Which lines in the records below contain the word "gates"? Copy each one.
◆ ◆ ◆
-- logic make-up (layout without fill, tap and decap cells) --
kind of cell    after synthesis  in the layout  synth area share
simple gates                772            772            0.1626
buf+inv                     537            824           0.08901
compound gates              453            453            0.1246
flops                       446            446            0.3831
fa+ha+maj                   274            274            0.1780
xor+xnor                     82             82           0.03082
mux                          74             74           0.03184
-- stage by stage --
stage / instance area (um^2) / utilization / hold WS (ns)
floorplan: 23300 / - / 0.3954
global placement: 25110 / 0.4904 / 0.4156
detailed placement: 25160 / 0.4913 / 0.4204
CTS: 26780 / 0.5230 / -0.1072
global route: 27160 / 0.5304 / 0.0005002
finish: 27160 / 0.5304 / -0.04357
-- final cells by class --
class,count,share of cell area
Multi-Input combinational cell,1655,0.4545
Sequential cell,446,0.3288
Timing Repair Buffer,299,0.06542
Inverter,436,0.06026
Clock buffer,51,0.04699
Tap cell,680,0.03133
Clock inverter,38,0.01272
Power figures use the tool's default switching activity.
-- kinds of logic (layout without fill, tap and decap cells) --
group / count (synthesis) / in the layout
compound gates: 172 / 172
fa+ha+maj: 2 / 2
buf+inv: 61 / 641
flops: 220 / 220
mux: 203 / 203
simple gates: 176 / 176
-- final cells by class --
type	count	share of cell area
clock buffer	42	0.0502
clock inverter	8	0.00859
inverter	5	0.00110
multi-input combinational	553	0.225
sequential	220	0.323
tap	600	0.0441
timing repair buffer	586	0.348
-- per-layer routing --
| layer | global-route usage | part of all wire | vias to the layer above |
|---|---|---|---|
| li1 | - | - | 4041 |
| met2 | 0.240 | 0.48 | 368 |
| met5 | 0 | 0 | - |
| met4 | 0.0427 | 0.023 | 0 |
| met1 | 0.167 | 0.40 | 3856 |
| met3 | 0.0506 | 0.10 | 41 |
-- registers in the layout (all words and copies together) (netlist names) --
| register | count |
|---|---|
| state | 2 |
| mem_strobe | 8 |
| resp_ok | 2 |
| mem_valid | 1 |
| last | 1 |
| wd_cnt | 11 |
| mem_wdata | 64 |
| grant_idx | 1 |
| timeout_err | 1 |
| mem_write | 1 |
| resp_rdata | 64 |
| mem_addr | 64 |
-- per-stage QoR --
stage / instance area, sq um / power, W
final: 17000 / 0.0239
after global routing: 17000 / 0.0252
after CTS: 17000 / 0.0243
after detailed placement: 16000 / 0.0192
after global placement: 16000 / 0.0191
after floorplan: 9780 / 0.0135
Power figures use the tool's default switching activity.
<file path="src/rtl/hsst_tx_burst_sched.sv">
// HSST TX burst scheduler: drains fixed-length bursts from the staging FIFO
// and frames them with comma/SOF/EOF control words for the TX lane.
module hsst_tx_burst_sched #(
  parameter int BURST_LEN = 256,
  parameter int GAP_LEN   = 4,
  parameter int LVL_W     = 12
) (
  input  logic             rd_clk,
  input  logic             rd_rst,
  input  logic             link_ready,
  output logic             fifo_rd_en,
  input  logic [15:0]      fifo_rd_data,
  input  logic             fifo_rd_empty,
  input  logic [LVL_W-1:0] fifo_rd_water_level,
  output logic [15:0]      tx_data,
  output logic [1:0]       tx_kchar,
  output logic [15:0]      burst_cnt,
  output logic             underrun
);

  localparam logic [2:0] S_IDLE    = 3'd0;
  localparam logic [2:0] S_ARM     = 3'd1;
  localparam logic [2:0] S_SOF     = 3'd2;
  localparam logic [2:0] S_PAYLOAD = 3'd3;
  localparam logic [2:0] S_EOF     = 3'd4;
  localparam logic [2:0] S_GAP     = 3'd5;

  localparam logic [15:0] IDLE_W = 16'h50BC;
  localparam logic [7:0]  K_SOF  = 8'hFB;
  localparam logic [7:0]  K_EOF  = 8'hFD;

  localparam logic [LVL_W-1:0] LVL_MIN = LVL_W'(BURST_LEN);
  localparam logic [LVL_W-1:0] RD_LAST = LVL_W'(BURST_LEN - 1);
  localparam logic [LVL_W-1:0] RD_ONE  = LVL_W'(1);
  localparam logic [15:0]      GAP_INI = 16'(GAP_LEN - 1);

  logic [2:0]       state;
  logic [LVL_W-1:0] rd_left;
  logic             rd_zero;
  logic [15:0]      gap_cnt;
  logic [7:0]       seq;
  logic [7:0]       csum;
  logic             start;
  logic [15:0]      pl_word;

  assign start = link_ready
              && (fifo_rd_water_level >= LVL_MIN)
              && (gap_cnt == 16'd0);

  // an empty read still costs a payload slot; it is sent as zero
  assign pl_word = rd_zero ? 16'h0000 : fifo_rd_data;

  always_ff @(posedge rd_clk) begin
    if (rd_rst) begin
      state      <= S_IDLE;
      fifo_rd_en <= 1'b0;
      rd_left    <= '0;
      rd_zero    <= 1'b0;
      gap_cnt    <= 16'd0;
      seq        <= 8'd0;
      csum       <= 8'd0;
      tx_data    <= IDLE_W;
      tx_kchar   <= 2'b01;
      burst_cnt  <= 16'd0;
      underrun   <= 1'b0;
    end else begin
      rd_zero <= fifo_rd_en & fifo_rd_empty;
      if (fifo_rd_en & fifo_rd_empty)
        underrun <= 1'b1;
      if (fifo_rd_en) begin
        if (rd_left == '0)
          fifo_rd_en <= 1'b0;
        else
          rd_left <= rd_left - RD_ONE;
      end
      case (state)
        S_IDLE: begin
          tx_data  <= IDLE_W;
          tx_kchar <= 2'b01;
          if (start) begin
            state      <= S_ARM;
            fifo_rd_en <= 1'b1;
            rd_left    <= RD_LAST;
          end
        end
        S_ARM: begin
          tx_data  <= {seq, K_SOF};
          tx_kchar <= 2'b01;
          csum     <= 8'd0;
          state    <= S_SOF;
        end
        S_SOF, S_PAYLOAD: begin
          tx_data  <= pl_word;
          tx_kchar <= 2'b00;
          csum     <= csum ^ pl_word[15:8] ^ pl_word[7:0];
          // read enable already low means this is the last word
          state    <= fifo_rd_en ? S_PAYLOAD : S_EOF;
        end
        S_EOF: begin
          tx_data   <= {csum, K_EOF};
          tx_kchar  <= 2'b01;
          burst_cnt <= burst_cnt + 16'd1;
          seq       <= seq + 8'd1;
          gap_cnt   <= GAP_INI;
          state     <= (GAP_LEN > 1) ? S_GAP : S_IDLE;
        end
        S_GAP: begin
          tx_data  <= IDLE_W;
          tx_kchar <= 2'b01;
          gap_cnt  <= gap_cnt - 16'd1;
          if (gap_cnt <= 16'd1)
            state <= S_IDLE;
        end
        default: begin
          state    <= S_IDLE;
          tx_data  <= IDLE_W;
          tx_kchar <= 2'b01;
        end
      endcase
    end
  end

endmodule
</file>
===== src/rtl/flag_event_queue_pkg.sv =====
// Shared types and constants for the flag event queue.
package flag_event_pkg;

    typedef enum logic [1:0] {
        IDLE  = 2'd0,
        OFFER = 2'd1,
        GAP   = 2'd2
    } flag_event_state_e;

    // Widths of the optional statistics counters.
    localparam int unsigned TOTAL_W = 16;
    localparam int unsigned DROP_W  = 8;

endpackage


===== src/rtl/flag_event_queue_if.sv =====
// Event-side bundle of the flag event queue.
// With FLAG_EVENT_QUEUE_STATS_EN defined it also carries the statistics outputs.
interface flag_event_queue_if
    import flag_event_pkg::*;
#(
    parameter int unsigned CNT_W = 4
);
    logic             flag_in;
    logic             clear;
    logic             evt_valid;
    logic             evt_ready;
    logic [CNT_W-1:0] pending;
    logic             overflow;
`ifdef FLAG_EVENT_QUEUE_STATS_EN
    logic [TOTAL_W-1:0] total_events;
    logic [DROP_W-1:0]  drop_count;
`endif

    // The queue side drives the event offer and the status.
    modport master (
        input  flag_in, clear, evt_ready,
        output evt_valid, pending, overflow
`ifdef FLAG_EVENT_QUEUE_STATS_EN
        , output total_events, drop_count
`endif
    );

    // The producer/consumer side.
    modport slave (
        output flag_in, clear, evt_ready,
        input  evt_valid, pending, overflow
`ifdef FLAG_EVENT_QUEUE_STATS_EN
        , input total_events, drop_count
`endif
    );
endinterface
◆ ◆ ◆
> _Written solution_
simple gates                772            772            0.1626
compound gates              453            453            0.1246
compound gates: 172 / 172
simple gates: 176 / 176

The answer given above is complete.